The reefs are disappearing at a rate of one percent per year, a decline
that began decades earlier than expected, scientists from the University
of North Carolina-Chapel Hill have learned. The study provides the first
regional-scale and long-term analysis of coral loss in the central and
western Pacific, where relatively little was known about patterns of reef
loss.
"We have already lost half of the world's reef-building corals," said John
Bruno, lead study author and associate professor of marine ecology and
conservation in the Department of Marine Sciences at UNC-Chapel Hill.
Bruno and ecology graduate student Elizabeth Selig, compiled and analyzed
a database of 6,000 surveys performed between 1968 and 2004 of more than
2,600 Indo-Pacific coral reefs.
The surveys tallied coral cover, a measure of the ocean floor area covered
by living corals.
Scientists rely on coral cover as a key indicator of reef habitat quality
and quantity, the way forest scientists would measure an area covered by a
tree canopy as a gauge of tropical forest loss.
Bruno and Selig found that coral cover in the Indo-Pacific region declined
from 40 percent in the early 1980s to about 20 percent by 2003.
They were surprised to find that coral cover was similar whether reefs
were maintained by conservationists or were unprotected.
"This consistent pattern of decline across the entire Indo-Pacific
indicates that coral loss is a global phenomenon, likely due in part to
large-scale stressors such as climate change," Bruno said.
Historically, coral cover hovered around 50 percent.
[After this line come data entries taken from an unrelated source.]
### src/rtl/reservation_station_select.sv
// rs_select: lowest-index priority encoder.
//   req   in  N  request vector
//   found out 1  any request set
//   idx   out W  index of the lowest set request (0 when none)
module rs_select #(
  parameter int N = 16,
  parameter int W = 4
) (
  input  logic [N-1:0] req,
  output logic         found,
  output logic [W-1:0] idx
);

  always_comb begin
    found = |req;
    idx   = '0;
    // NOTE: blocking assignments in a descending scan; the last hit written
    // is the lowest index, which is the one we want.
    for (int i = N - 1; i >= 0; i--) begin
      if (req[i]) idx = W'(i);
    end
  end

endmodule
But today, only about
two percent of reefs in the Indo-Pacific have coral cover close to the
historical baseline.
Nearly 600 square miles of reef have disappeared each year since the late
1960s, twice the rate of rainforest loss, the scientists found.
Coral disease, predators, rising ocean temperatures due to climate change,
nutrient pollution, destructive fishing practices and sediment run-off
from coastal development can all destroy reef communities.
"Indo-Pacific reefs have played an important economic and cultural role in
the region for hundreds of years and their continued decline could mean
the loss of millions of dollars in fisheries and tourism. It's like when
everything in the forest is gone except for little twigs,a few lone
trees," Selig said.
Although reefs cover less than one percent of the ocean globally, they
play an crucial role for coastal communities, Bruno said. They underpin
the fisheries and tourism industries and buffer coastlines from storms.
When corals die, these benefits disappear.
Policy makers and resource managers searching for ways to reverse coral
loss do have options, Bruno said.
"We can do a far better job of developing technologies and implementing
smart policies that will offset climate change," he said. "We can also
work on mitigating the effects of other stressors to corals including
nutrient pollution and destructive fishing practices."
Funded by a grant by the National Science Foundation and the U.S.
Environmental Protection Agency's Science to Achieve Results program, the
study will be published tomorrow in the online journal "PLoS One."